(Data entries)
What follows belongs to an exercise in optimizing a design on an open flow for small area, a short achievable clock period and few clock cycles; a production flow would make more cautious choices. Function not checked in this run: the RTL went through the layout flow alone. Power figures rest on the tool's default switching activity, not on a simulated workload.

==> flow/design.v <==
module pvc_decoder (
    input  wire        clk,
    input  wire        rst,
    input  wire        s_valid,
    output wire        s_ready,
    input  wire [19:0] s_last,
    input  wire [19:0] s_desc,
    input  wire        s_eob,
    input  wire [13:0] s_bits,
    input  wire        b_valid,
    output wire        b_ready,
    input  wire [19:0] b_data,
    output reg         r_valid,
    output reg  [19:0] r_value,
    output reg         v_valid,
    output reg         v_ok,
    output wire [13:0] v_used
);
    reg        dfull;           
    reg [2:0]  dmode;
    reg [3:0]  dq;
    reg [19:0] dlast;
    reg        deob;
    reg        dfirst;          
    reg        nfirst;          
    reg        g;               
    reg        sr;              
    reg [13:0] brem;
    reg [2:0]  ib;
    reg        past;            
    reg        drain;           
    reg [19:0] s0, s1, s2;
    reg [2:0]  v;
    reg [4:0]  p;               
    reg        vvalid;
    reg [19:0] vy;              
    reg [19:0] vlast;
    reg [3:0]  vsh;             
    reg        vadd;            
    reg        vkeep;           
    reg        veob;
    reg [4:0]  vw;
    reg        vok;
    reg        vfirst;
    reg [13:0] acc;
    assign s_ready = sr;
    assign b_ready = !v[2];
    assign v_used  = acc;
    wire take   = s_valid && sr;
    wire arrive = b_valid && !v[2];
    wire dec    = dfull && g;
    wire [59:0] win = {ib[2] ? s2 : 20'd0, ib[1] ? s1 : 20'd0, ib[0] ? s0 : 20'd0};
    wire [38:0] xa = p[4] ? {12'd0, win[42:16]} : win[38:0];
    wire [30:0] xb = p[3] ? xa[38:8] : xa[30:0];
    wire [26:0] xc = p[2] ? xb[30:4] : xb[26:0];
    wire [24:0] xd = p[1] ? xc[26:2] : xc[24:0];
    wire [23:0] x  = p[0] ? xd[24:1] : xd[23:0];
    wire       isd = (dmode == 3'd1);
    wire       isp = (dmode == 3'd3) || (dmode == 3'd4);    
    wire [3:0] L   = x[3:0];
    wire       P   = x[0];
    reg  [4:0] w1, w0;           
    always @* begin
        case (dmode)
            3'd0:    begin w1 = 5'd20;               w0 = 5'd20; end
            3'd2:    begin w1 = 5'd20 - {1'b0, dq};  w0 = w1;    end
            3'd3:    begin w1 = 5'd21;               w0 = 5'd1;  end
            default: begin w1 = 5'd21 - {1'b0, dq};  w0 = 5'd1;  end
        endcase
    end
    wire [4:0] w = isd ? ((L == 4'd0) ? 5'd24 : {1'b0, L} + 5'd4) : (P ? w1 : w0);
    wire [5:0] s  = {1'b0, p} + {1'b0, w};
    wire [1:0] A  = (s >= 6'd40) ? 2'd2 : (s >= 6'd20) ? 2'd1 : 2'd0;
    wire [5:0] pw = s - {A, 4'd0} - {A, 2'd0};         
    wire bhi  = |brem[13:6];
    wire ib3  = bhi || (brem[5:0] > 6'd60);
    wire ib4  = |brem[13:7] || (brem[6:0] > 7'd80);
    wire s_eq = !bhi && (brem[5:0] == s);
    wire s_gt = !bhi && (s > brem[5:0]);
    wire [1:0] nib = ib[2] ? 2'd3 : ib[1] ? 2'd2 : ib[0] ? 2'd1 : 2'd0;
    wire [14:0] dmask;
    genvar gi;
    generate for (gi = 0; gi < 15; gi = gi + 1) begin : g_mask
        assign dmask[gi] = (L > gi);
    end endgenerate
    wire [15:0] dsx  = {x[18:4], 1'b0};
    wire        dsgn = dsx[L];
    wire [19:0] dext = {{5{dsgn}}, (x[18:4] & dmask) | ({15{dsgn}} & ~dmask)};
    wire [19:0] y    = isd ? ((L == 4'd0) ? x[23:4] : dext) : (isp ? x[20:1] : x[19:0]);
    reg [1:0] d;
    always @* begin
        d = 2'd0;
        if (drain)
            d = (v[0] && ib[0]) ? 2'd1 : 2'd0;
        else if (dec) begin
            if (deob)
                d = ib[1] ? 2'd2 : ib[0] ? 2'd1 : 2'd0;
            else
                d = (A < nib) ? A : nib;
        end
    end
    wire [2:0] v_sh  = (d == 2'd0) ? v : (d == 2'd1) ? {1'b0, v[2:1]} : {2'b00, v[2]};
    wire [2:0] v_nxt = arrive ? {v_sh[1:0], 1'b1} : v_sh;
    wire ctx = take && nfirst;                        
    wire [13:0] bsub = (d == 2'd0) ? brem :
                       (d == 2'd1) ? (ib[1] ? brem - 14'd20 : 14'd0) :
                                     (ib[2] ? brem - 14'd40 : 14'd0);
    wire [2:0] ibsub = (d == 2'd0) ? ib : (d == 2'd1) ? {ib3, ib[2:1]} : {ib4, ib3, ib[2]};
    wire [2:0] ibnew = {s_bits > 14'd40, s_bits > 14'd20, s_bits != 14'd0};
    wire [2:0] ib_nxt = ctx ? ibnew : ibsub;
    wire drain_nxt = dec ? (deob && ib[2]) : (drain && (d == 2'd1 ? ib[1] : ib[0]));
    wire [4:0] p_nxt = dec ? (deob ? 5'd0 : pw[4:0]) : p;
    wire dfull_nxt = take || (dfull && !dec);
    wire deob_nxt  = take ? s_eob : deob;
    wire [2:0] gib   = ctx ? 3'b111 : ibsub;
    wire       dlt_n = take ? 1'b1 : isd;
    wire       need2 = dlt_n && (p_nxt >= 5'd17);
    wire g_nxt = !drain_nxt && (v_nxt[0] || !gib[0]) && (v_nxt[1] || !gib[1]) &&
                 (!need2 || v_nxt[2] || !gib[2]);
    wire sr_nxt = !drain_nxt && (!dfull_nxt || (g_nxt && !(deob_nxt && gib[2])));
    wire [19:0] z = vy << vsh;
    wire [19:0] r = vadd ? vlast + vy : vkeep ? vlast : z;
    always @(posedge clk) begin
        if (rst) begin
            dfull   <= 1'b0;
            nfirst  <= 1'b1;
            g       <= 1'b0;
            sr      <= 1'b0;
            v       <= 3'd0;
            p       <= 5'd0;
            drain   <= 1'b0;
            vvalid  <= 1'b0;
            r_valid <= 1'b0;
            v_valid <= 1'b0;
        end else begin
            dfull   <= dfull_nxt;
            g       <= g_nxt;
            sr      <= sr_nxt;
            v       <= v_nxt;
            p       <= p_nxt;
            drain   <= drain_nxt;
            if (take)
                nfirst <= s_eob;
            vvalid  <= dec;
            r_valid <= vvalid;
            v_valid <= vvalid && veob;
        end
        if (take) begin
            dmode  <= s_desc[19:17];
            dq     <= s_desc[15:12];
            dlast  <= s_last;
            deob   <= s_eob;
            dfirst <= nfirst;
        end
        brem <= ctx ? s_bits : bsub;
        ib   <= ib_nxt;
        if (ctx)
            past <= 1'b0;
        else if (dec)
            past <= past || s_gt;
        case (d)
            2'd0: begin
                if (!v[0]) s0 <= b_data;
                if (!v[1]) s1 <= b_data;
                if (!v[2]) s2 <= b_data;
            end
            2'd1: begin
                s0 <= v[1] ? s1 : b_data;
                s1 <= v[2] ? s2 : b_data;
                s2 <= b_data;
            end
            default: begin
                s0 <= v[2] ? s2 : b_data;
                s1 <= b_data;
                s2 <= b_data;
            end
        endcase
        vy     <= y;
        vlast  <= dlast;
        vsh    <= (dmode == 3'd2 || dmode == 3'd4) ? dq : 4'd0;
        vadd   <= isd && (L != 4'd0);
        vkeep  <= isp && !P;
        veob   <= deob;
        vw     <= w;
        vok    <= !past && s_eq;
        vfirst <= dfirst;
        r_value <= r;
        v_ok    <= vok;
        if (vvalid)
            acc <= (vfirst ? 14'd0 : acc) + {9'd0, vw};
    end
endmodule
==> flow/run.sh <==
#!/bin/bash
# synth_recipe.tcl (not shown) runs the flow's synth.tcl, then flattens the netlist and writes it again
# the make line also repeats each setting of config.mk as NAME=value (left out here)
make -C /OpenROAD-flow-scripts/flow DESIGN_CONFIG=/design/flow/config.mk WORK_HOME=/design/flow/orfs CLKGATE_MAP_FILE= SYNTH_SCRIPT=/design/flow/synth_recipe.tcl finish
==> flow/config.mk <==
export PLATFORM = sky130hd
export DESIGN_NAME = pvc_decoder
export DESIGN_NICKNAME = pvc_decoder
export VERILOG_FILES = /design/flow/design.v
export SDC_FILE = /design/flow/constraint.sdc
export NUM_CORES = 4
export LEC_CHECK = 0
export CAP_MARGIN = 20
export CORE_MARGIN = 2
export CORE_UTILIZATION = 40
export SLEW_MARGIN = 20
==> flow/constraint.sdc <==
create_clock -name core_clock -period 12.0 [get_ports {clk}]
set_input_delay 2.4000 -clock core_clock [delete_from_list [all_inputs] [get_ports {clk}]]
set_output_delay 2.4000 -clock core_clock [all_outputs]
set_load 0.01 [all_outputs]
==> flow_summary.ini <==
[cts]
postCtsResizedCells = 0
clk_latency_ns = 0.53
cts_hold_buf = 0
post-cts-setup-buffers = 0
htree_levels = 1
cts_tree = yes
clock_sinks = 212
cts_buffer_depth = 3
path_clk_slew_ns = 0.06
cts_buffers = 24
cts-root-buf = clkbuf_16

[die]
initial_utilization_pct = 40.80
die_x_um = 189.2
design.core.area_sq_um = 33620
rows = 67
ios = 118
die-area_sq_um = 35790
die_y_um = 189.2

[global_routing]
grt-busiest-layer = met2
grt_use_met2_pct = 33.36
met3_usage_pct = 2.576
grt_pass1_vias = 11170
grt_pass1_wl_mm = 59.13
grtUsageTotal_pct = 20.07
met1_usage_pct = 27.17
gr-total-overflow = 0
antenna_found_initial = 0
grt_start_max_net_pins = 65

[synth]
synth_area_leaders = dfxtp_1 20%, edfxtp_1 17%, mux2i_1 6.3%
async_flop_share_pct = 0
ys_seq_elements = 212
synth.avg_cell_area_sq_um = 9.053
netlist.area_leader.share_pct = 19.85
yosysSeqAreaShare_pct = 36.49
syn_area_sq_um = 13720
synth_nets = 1646
ys_types = 87
yosysMostFrequentCell = nand2_1
synth_ff_type = dfxtp_1
synth_commonest_cells = 149 x nand2_1, 145 x nor2_1, 136 x dfxtp_1
synth_edf_count = 76
yosysTopAreaCell = dfxtp_1
syn_inst = 1515
ys_warn_count = 1

[timing]
setup_viol = 0
finalHoldViolations = 0
relSlewSlack_pct = 30.72
fin_crit_ns = 8.889
tightest_slew_ns = 1.031
setup_tns_ns = 0
clock_skew_ns = 0.01441
finalMaxSlewViolations = 0
fin_crit_sh_pct = 74.08
fmax_mhz = 112.5
rsz0062_at_grt = no

[drt]
ant_nets = 0
wl_per_cell_um = 17.93
wirelength_mm = 36.36
drt_iter0_drc = 921
vias = 11640
viasPerCell = 5.742
drc = 0
drt_pass1_iterations = 5

[layout]
final_area_sq_um = 15840
antenna_cells = 0
area_delta_synth_final_pct = 15.46
regArea_sq_um = 5007
multi_input_area_sq_um = 8079
fin_nets = 1693
drive_gt1_share_pct = 9.747
fillers = 3247

[pwr]
p_total_mw = 2.405
p_leak_nw = 6.090
ir_drop_uv = 110.2
power_density_nw_per_um2 = 151.9

[worst_setup_path]
critPathRequiredTime_ns = 12.40
end_kind = register
crit_type = register to register
cp_max_fo = 29
crit_arrival_ns = 9.29
cp-start-kind = register

[status]
status = no timing/DRC/antenna violations

[place]
port-buffer-count = 104
placed_cell_area_sq_um = 15010
gp_congestion = 0.9185
dp_hpwl_mm = 26.64

[flow_run]
drv_cap = 0

[hold_path]
hold_path.class = register to register
-- through the flow --
stage	setup slack, ns	utilization (%)	std cells	hold WS, ns
6_report	3.111	47.11	2028	0.3297
5_1_grt	2.484	47.11	2028	0.3458
4_1_cts	3.186	47.11	2028	0.3344
3_5_place_dp	3.230	44.66	1984	0.3193
3_3_place_gp	3.280	44.65	1984	0.3138
2_1_floorplan	5.431	-	1515	0.3096
-- cell type report --
type | count | area share (%)
repair buffers | 123 | 7.474
clock buffers | 32 | 4.243
clock inverters | 12 | 0.9481
well taps | 448 | 3.540
flip-flops and latches | 212 | 31.62
inverters | 49 | 1.161
multi-input cells | 1152 | 51.02
-- worst max-delay path, cell delays in order (launching register included) --
cell	delay, ns
dfxtp_1	0.53
buf_4	0.36
nand2b_1	0.41
o22a_1	0.21
a221o_1	0.33
mux2i_2	0.17
a211oi_1	0.69
nand2_1	0.23
nor2_1	0.69
nor2_1	0.12
a21o_1	0.24
ha_1	0.32
nor2b_1	0.15
o31a_1	0.25
xnor2_1	0.41
nand2_1	0.14
and2_1	0.23
ha_1	0.28
nor2b_1	0.14
o21bai_1	0.21
nand2_1	0.11
a41oi_1	0.29
o211a_1	0.86
nor2_1	0.16
nor3_1	0.83
a211o_1	0.23
a22o_1	0.12
-- final timing paths --
check	from	end	slack, ns	depth (start not counted)
worst min-delay path	vok	v_ok	0.33	0
worst max-delay path	p[4]	brem[7]	3.11	26
worst min register to register	vok	v_ok	0.33	0
worst max register to register	p[4]	brem[7]	3.11	26
-- cells by family after synthesis --
kind of cell               synth area share [%]
and+or+nand+nor                           15.89
AOI/OAI and AO/OA                         20.89
DFF                                       36.49
muxes                                     13.83
buffers and inverters                     4.735
adders and majority gates                 4.908
xor gates and xnor gates                  3.257
-- flip-flops by register name, indices dropped and copies added (netlist names), 3 cells and up --
register,flops
dmode,3
s0,20
v,3
ib,3
s1,20
vw,5
brem,14
acc,14
p,5
r_value,20
vy,20
vsh,4
dq,4
s2,20
vlast,20
dlast,20
-- cell usage in the layout, fill, tap and decap left out, types with 11 or more instances in the layout --
master,instances
a211oi_1,37
a21oi_1,106
a221o_1,11
a22oi_1,15
a31oi_1,33
buf_4,19
clkbuf_16,25
clkdlybuf4s50_1,104
dfxtp_1,134
edfxtp_1,76
ha_1,49
inv_1,47
mux2_2,52
mux2i_1,86
mux4_2,16
nand2_1,148
nand2b_1,24
nand3_1,27
nor2_1,144
nor2b_1,27
nor3_1,26
o211ai_1,14
o21ai_0,57
o22ai_1,32
xnor2_1,28
xor2_1,23
-- layer usage --
layer | vias up | share of wire [%]
met5 | - | 0
met4 | 0 | 2.9
met3 | 56 | 4.4
met2 | 284 | 47
met1 | 5581 | 46
li1 | 5723 | -
-- power breakdown --
| group | internal (mW) | switching (mW) |
|---|---|---|
| clock | 0.459 | 0.301 |
| sequential | 0.852 | 0.0896 |
| combinational | 0.326 | 0.377 |
| total | 1.64 | 0.768 |

[static timing again, ports no longer ideal]
In the flow no input, the clock included, has a driving cell. The finished layout below was timed again as built, in two steps.
Step 1, drivers: a clkbuf_16 drives clk and a buf_2 each remaining input, both assumed.
Step 2 also shifts input and output timing later by t, the mid clock arrival at the registers, as if the neighbouring blocks saw the same clock.
Slacks: ideal ports / drivers / drivers and shift; pairs: ideal ports / drivers.
t (ns): 0.579
setup WS [ns]: 3.111 / 3.111 / 3.111
worst setup path after step 2: register to register
clock arrival spread, ns: 0.015 / 0.015
After both steps setup and hold are still met in this run. For this run, drivers alone change the setup slack by 0.000 ns; drivers and shift together by 0.000 ns.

## [WORK TO BE COMPLETED]
After locating the line with "met5 | - | 0" above, return that line and every later line through the one with "[static timing again, ports no longer ideal]", word for word and with nothing else.

## [EXPECTED ANSWER]
met5 | - | 0
met4 | 0 | 2.9
met3 | 56 | 4.4
met2 | 284 | 47
met1 | 5581 | 46
li1 | 5723 | -
-- power breakdown --
| group | internal (mW) | switching (mW) |
|---|---|---|
| clock | 0.459 | 0.301 |
| sequential | 0.852 | 0.0896 |
| combinational | 0.326 | 0.377 |
| total | 1.64 | 0.768 |

[static timing again, ports no longer ideal]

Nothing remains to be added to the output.